There are differing perceptions of what is meant by “trade finance”. Many terms are used to describe it, such as supply chain finance, trade advance, dynamic discounting, and receivables purchasing. However, the reality is trade finance applies to every transaction between a buyer and supplier. This article will look at how trade finance effects the seller.

What is Trade Finance?
Let’s look at what is trade finance. Trade is defined as “the action of buying and selling goods and services”. Unless payment is made immediately upon delivery, every trade interaction involves some form of financing. What differs is who is doing the financing and how they go about it.

Each transaction is financed by either:

  • A supplier
  • A buyer
  • A bank or other financial lender (e.g., factor)

In the most common and simplest form, a supplier extends trade terms to the buyer, such as net 30 or 45 day terms. The supplier delivers goods and/or services to the buyer and then submits an invoice for payment. In this situation, the supplier is essentially extending a loan to buyer for 30 days or more until the invoice is paid.
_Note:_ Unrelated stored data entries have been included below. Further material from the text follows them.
Context: an optimization exercise on an open-source flow, tuned for small area and a short achievable clock period. The choices shown serve that exercise and are no tape-out recipe. Only simulation tests tie the RTL to the original design; equivalence was not proved. Power figures rest on the tool's default switching activity, not on a simulated workload.

// mul32
module mul32 (
    input  logic        clk,
    input  logic        rst,
    input  logic        in_valid,
    input  logic [31:0] a,
    input  logic [31:0] b,
    output logic        out_valid,
    output logic [31:0] hi,
    output logic [31:0] lo
);
    logic bo0;
    logic bt0;
    logic bn0;
    logic bo1;
    logic bt1;
    logic bn1;
    logic bo2;
    logic bt2;
    logic bn2;
    logic bo3;
    logic bt3;
    logic bn3;
    logic bo4;
    logic bt4;
    logic bn4;
    logic bo5;
    logic bt5;
    logic bn5;
    logic bo6;
    logic bt6;
    logic bn6;
    logic bo7;
    logic bt7;
    logic bn7;
    logic bo8;
    logic bt8;
    logic bn8;
    logic bo9;
    logic bt9;
    logic bn9;
    logic bo10;
    logic bt10;
    logic bn10;
    logic bo11;
    logic bt11;
    logic bn11;
    logic bo12;
    logic bt12;
    logic bn12;
    logic bo13;
    logic bt13;
    logic bn13;
    logic bo14;
    logic bt14;
    logic bn14;
    logic bo15;
    logic bt15;
  ...
Size in the first run: ~3,200 cells after synthesis, about 130 I/O pins.
export LEC_CHECK = 0
export CAP_MARGIN = 20
export CORE_MARGIN = 2
export CORE_UTILIZATION = 45
export CTS_CLUSTER_DIAMETER = 100
export CTS_CLUSTER_SIZE = 20
export PLACE_DENSITY = 0.6
export SETUP_SLACK_MARGIN = 2.5
export SLEW_MARGIN = 60
create_clock -name core_clock -period 5.0 [get_ports {clk}]
standard.sh (not shown) runs the stock make flow with config.mk's settings and CLKGATE_MAP_FILE= SYNTH_SCRIPT=/design/flow/synth_recipe.tcl, a recipe that flattens the netlist after the stock synthesis.
==> flow/flow/run.sh <==
#!/bin/bash
# Standard ORFS layout, with one netlist pass between synthesis and floorplan:
# invopt.py removes inverters between full-adder cells (a full adder is
# self-dual, so a cell can take complemented inputs and give complemented
# outputs). nleq.py compares the two netlists on random vectors; if they differ,
# the standard netlist is used unchanged.
set -uo pipefail
R=orfs/results/sky130hd/mul32/base
bash standard.sh synth > synth.log 2>&1 || exit 1
cp $R/1_2_yosys.v $R/1_2_yosys_std.v
if python3 flow/invopt.py $R/1_2_yosys_std.v $R/1_2_yosys_opt.v > invopt.log 2>&1 &&
   python3 flow/nleq.py $R/1_2_yosys_std.v $R/1_2_yosys_opt.v > nleq.log 2>&1 &&
   grep -q "mismatches 0 " nleq.log; then
  cp $R/1_2_yosys_opt.v $R/1_2_yosys.v
  rm -f $R/1_synth.odb $R/1_synth.sdc
  bash standard.sh synth > synth2.log 2>&1 || exit 1
else
  echo "invopt not used" >> invopt.log
fi
# port buffers: a plain buf_2 on every input and output port instead of the
# delay buffer buffer_ports picks by default
export BUFFER_PORTS_ARGS="-buffer_cell sky130_fd_sc_hd__buf_2"
bash standard.sh > finish.log 2>&1
Other scripts of this flow, unchanged in this note and not shown: flow/flow/invopt.py, flow/flow/nleq.py
The starting point ran to the end with no violations.
==> next run, changes <==
--- a/flow/config.mk
+++ b/flow/config.mk
@@ -7,2 +7,3 @@
 export LEC_CHECK = 0
+export ABC_CLOCK_PERIOD_IN_PS = 2000
 export CAP_MARGIN = 20
@@ -10,6 +11,4 @@
 export CORE_UTILIZATION = 45
-export CTS_CLUSTER_DIAMETER = 100
-export CTS_CLUSTER_SIZE = 20
 export PLACE_DENSITY = 0.6
-export SETUP_SLACK_MARGIN = 2.5
-export SLEW_MARGIN = 60
+export SETUP_SLACK_MARGIN = 2.25
+export SLEW_MARGIN = 20
Design area went up by 2.1%.
Area after synthesis is unchanged.
Synthesized cell count is unchanged.

---

v5:
mul32 again, from the RTL that the note above started with.
clock: 5.0 ns
lec_check: 0
cap_margin: 20
core_margin: 2
core_utilization: 45
cts_cluster_diameter: 100
cts_cluster_size: 20
place_density: 0.6
setup_slack_margin: 2.4
slew_margin: 60
Scripts as last shown in full above: flow/flow/run.sh
Other scripts of this flow, unchanged in this note and not shown: flow/flow/invopt.py, flow/flow/nleq.py
What v2 does differently from v5 at the input level:
- CTS_CLUSTER_SIZE no longer set, was 20
- SETUP_SLACK_MARGIN now 2.25, was 2.4
- CTS_CLUSTER_DIAMETER no longer set, was 100
- SLEW_MARGIN now 20, was 60
[summary]
v2 vs v5: post-layout total power up in v2. v2 vs. v5: number of gates resized after CTS decreased by 17 relative to the old numbers; detailed-route wire length climbed 880 um; number of antenna violations at the first check in global routing lower. The count of H-tree levels built during CTS of v2 is higher than that of v5. Comparing v5 and v2, the lower post-layout instance count excluding filler cells was measured on v5. In the reports for v5 and v2, the smaller global-route wire length before repair belongs to v5.
Relative to v2, the following input files were edited for v26:
- SETUP_SLACK_MARGIN: 2.25 -> 2.3
- SLEW_MARGIN: 20 -> 60
- PLACE_DENSITY: 0.6 -> 0.72
- CTS_CLUSTER_DIAMETER: unset -> 100
- CTS_CLUSTER_SIZE: unset -> 20
- CORE_UTILIZATION: 45 -> 60
==> comparison <==
Number of non-filler instances in the completed layout shrinks by a little under 10% when moving from v2 to v26.
v2 has a higher final critical path time including I/O delays and setup than v26.
Of the two values seen for launch point of the worst path, r1_btn2$_DFF_P_ was produced by v2 and r3_c26_487$_DFF_P_ by v26.
| area of the multi-input gates | higher: v26 |
Delta (v26 minus v2): number of buffers outside the clock class in the layout moved down, total design power saw a decrease.
Inputs modified between v26 and v33:
- swapping 2.3 for 2.25 in SETUP_SLACK_MARGIN
- swapping 0.72 for 0.6 in PLACE_DENSITY
- swapping 60 for 45 in CORE_UTILIZATION
- swapping 60 for 20 in SLEW_MARGIN
### Flow results
v33 ended with every stage complete and zero timing, DRC or antenna violations.
When v33 is measured against v26, its total wire length after detailed routing turns out 4.9% higher.
In v33 the post-detailed-route wirelength per cell turned out about 2.5% lower than in v26.
Measured against v26, the die area of v33 comes out at 1.3 times the reference value.
Comparing fill cell instance count of the final layout for v33 and v26, the smaller number came from v26.
The higher estimated wirelength of the detail-placed design came out of v33.

## afterwards: timing with drivers on the ports
How much do the figures lean on ideal ports? The routed layouts below were timed once more, with nothing changed but the port constraints. Step 1 (the two cells are an assumption about what drives the block):
set clk [get_ports {clk}]
set_driving_cell -lib_cell sky130_fd_sc_hd__clkbuf_16 $clk
set_driving_cell -lib_cell sky130_fd_sc_hd__buf_2 [delete_from_list [all_inputs] $clk]
Step 2 times the ports against the registers' clock, not the clock port: input delays grow and output delays shrink by t, the midpoint of the rising clock arrivals with the driver on. Three values: no drivers, after step 1, after step 2; two values: the first two.
run	shift t [ns]	slack for setup (ns)	latest minus earliest clock arrival (ns)
the first run of note 1	0.660	2.346 / 2.346 / 2.346	0.042 / 0.042
the second run of note 1	0.680	2.233 / 2.233 / 2.233	0.038 / 0.037
v5	0.666	2.377 / 2.377 / 2.377	0.034 / 0.034
v2	0.680	2.233 / 2.233 / 2.233	0.038 / 0.037
v26	0.658	2.280 / 2.280 / 2.280	0.045 / 0.046
v33	0.656	2.258 / 2.258 / 2.258	0.038 / 0.038
After both steps every run listed still meets setup and hold.
Background: an optimization exercise with open tools, aiming at small area, a short achievable clock period and few clock cycles per item. Do not read the settings as production practice.
Only simulation tests tie the RTL to the original design; equivalence was not proved.

==> flow/design.v (outline; a module is shown in full before it is edited, if it fits) <==
// module asl_cordic: 279 lines
// module asl_slew_mul: 1828 lines
// module angle_slew_limiter_unit: 1447 lines
module angle_slew_limiter_unit
(
    input  logic                                   clk,
    input  logic                                   rst_n,
    input  logic                                   cfg_valid,
    output logic                                   cfg_ready,
    input  logic [asl_pkg::RATE_W-1:0]             cfg_max_rate,
    input  logic                                   frame_valid,
    output logic                                   frame_ready,
    input  logic signed [asl_pkg::VEC_WIDTH-1:0]   frame_tgt_x,
    input  logic signed [asl_pkg::VEC_WIDTH-1:0]   frame_tgt_y,
    input  logic signed [asl_pkg::VEC_WIDTH-1:0]   frame_src_x,
    input  logic signed [asl_pkg::VEC_WIDTH-1:0]   frame_src_y,
    input  logic [asl_pkg::STAMP_W-1:0]            frame_stamp_us,
    output logic                                   result_valid,
    input  logic                                   result_ready,
    output logic signed [asl_pkg::OUT_ANGLE_W-1:0] result_angle,
    output logic                                   result_was_limited,
    output logic                                   result_was_held
);
  // ...
==> flow/run.sh <==
#!/bin/bash
# synth_recipe.tcl (not shown) runs the flow's synth.tcl, then flattens the netlist and writes it again
# the make line also repeats each setting of config.mk as NAME=value (left out here)
make -C /OpenROAD-flow-scripts/flow DESIGN_CONFIG=/design/flow/config.mk WORK_HOME=/design/flow/orfs CLKGATE_MAP_FILE= SYNTH_SCRIPT=/design/flow/synth_recipe.tcl finish
==> flow/config.mk <==
export PLATFORM = sky130hd
export DESIGN_NAME = angle_slew_limiter_unit
export DESIGN_NICKNAME = angle_slew_limiter_unit
export VERILOG_FILES = /design/flow/design.v
export SDC_FILE = /design/flow/constraint.sdc
export NUM_CORES = 4
export LEC_CHECK = 0
export ABC_CLOCK_PERIOD_IN_PS = 4500
export CAP_MARGIN = 20
export CORE_MARGIN = 2
export CORE_UTILIZATION = 50
export SETUP_SLACK_MARGIN = 3.0
export SLEW_MARGIN = 20
==> flow/constraint.sdc <==
create_clock -name core_clock -period 7.5 [get_ports {clk}]
set_input_delay 1.5000 -clock core_clock [delete_from_list [all_inputs] [get_ports {clk}]]
set_output_delay 1.5000 -clock core_clock [all_outputs]
set_load 0.01 [all_outputs]
This is an optimization exercise on Yosys and OpenROAD, whose aim is small area, not a production implementation.
The RTL was checked by simulation tests, not by an equivalence proof against the original design.

## flow/design.v (module list and top-level ports; edited modules follow where they fit)
// module mdc_top: 541 lines
// module mdc_dp: 998 lines
// module mdc_fa: 4 lines
// module mdc_ha: 4 lines
module mdc_top (
    input  logic         clk,
    input  logic         rst_n,
    input  logic         in_valid,
    input  logic [14:0]  in_data,
    input  logic [8:0]   in_mode,
    output logic         out_valid,
    output logic [206:0] out_data
);
  // ...
==> flow/flow/run.sh <==
#!/bin/bash
set -euo pipefail
bash standard.sh "BUFFER_PORTS_ARGS=-buffer_cell sky130_fd_sc_hd__buf_1" finish > standard_flow.log 2>&1
==> flow/standard.sh <==
#!/bin/bash
# synth_recipe.tcl (not shown) runs the flow's synth.tcl, then flattens the netlist and writes it again
# the make line also repeats each setting of config.mk as NAME=value (left out here)
make -C /OpenROAD-flow-scripts/flow DESIGN_CONFIG=/design/flow/config.mk WORK_HOME=/design/flow/orfs CLKGATE_MAP_FILE= SYNTH_SCRIPT=/design/flow/synth_recipe.tcl "${@:-finish}"
==> flow/config.mk <==
export PLATFORM = sky130hd
export DESIGN_NAME = mdc_top
export DESIGN_NICKNAME = mdc_top
export VERILOG_FILES = /design/flow/design.v
export SDC_FILE = /design/flow/constraint.sdc
export NUM_CORES = 8
export LEC_CHECK = 0
export ABC_AREA = 1
export CAP_MARGIN = 20
export CORE_MARGIN = 2
export CORE_UTILIZATION = 40
export CTS_BUF_LIST = sky130_fd_sc_hd__clkbuf_4
export SETUP_SLACK_MARGIN = 1.0
export SLEW_MARGIN = 20
export SYNTH_HIERARCHICAL = 1
export SYNTH_MINIMUM_KEEP_SIZE = 0
==> flow/constraint.sdc <==
create_clock -name core_clock -period 25.0 [get_ports {clk}]
set_input_delay 5.0000 -clock core_clock [delete_from_list [all_inputs] [get_ports {clk}]]
set_output_delay 5.0000 -clock core_clock [all_outputs]
set_load 0.01 [all_outputs]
This type of transaction is referred to as an “open account” transaction, where a supplier allows its customer to buy on credit without a formal borrowing agreement. There is an open or unpaid balance on the buyer’s account with the supplier, for which the supplier expects payment at a future date. The risk of default is borne by the supplier, because there is no security or formal guarantee of payment from the buyer.

Supplier Cash Flow Needs and Challenges
This structure places the credit risk burden on the shoulders of the supplier as well as the burden of effectively managing its working capital. Suppliers need to meet the cash demands of recurring business expenses, such as payroll, but face a gap between cash outlay for expenses and cash receipt from buyers. In today’s economic environment, suppliers are faced with increasing operating costs and pressure on margins, making it difficult to meet the working capital needs of the business. In addition, funding business growth, including purchasing equipment or inventory, expanding or renovating facilities, hiring staff, etc., creates even greater demands for capital.

At this point the buyer needs to bridge working capital needs through different sources of funding, including:

  • Internal cash reserves
  • Bank financing (commercial loans, equipment financing, lines of credit, etc.)
  • Factoring the accounts receivable
  • Selling equity

The old adage “Cash is king” remains true for suppliers. The availability of liquidity, predictability of cash flows, and the cost of working capital are key issues for many supplier organizations. These traditional funding sources may not be sufficient to meet all of its working capital needs. The financial crisis of 2008 and 2009 emphasized this vulnerability, as credit and liquidity markets dried up. Trade finance solutions, such as factoring, can ensure the supplier has the working capital availability in place to meet buyers request for terms and pay normal business expenses.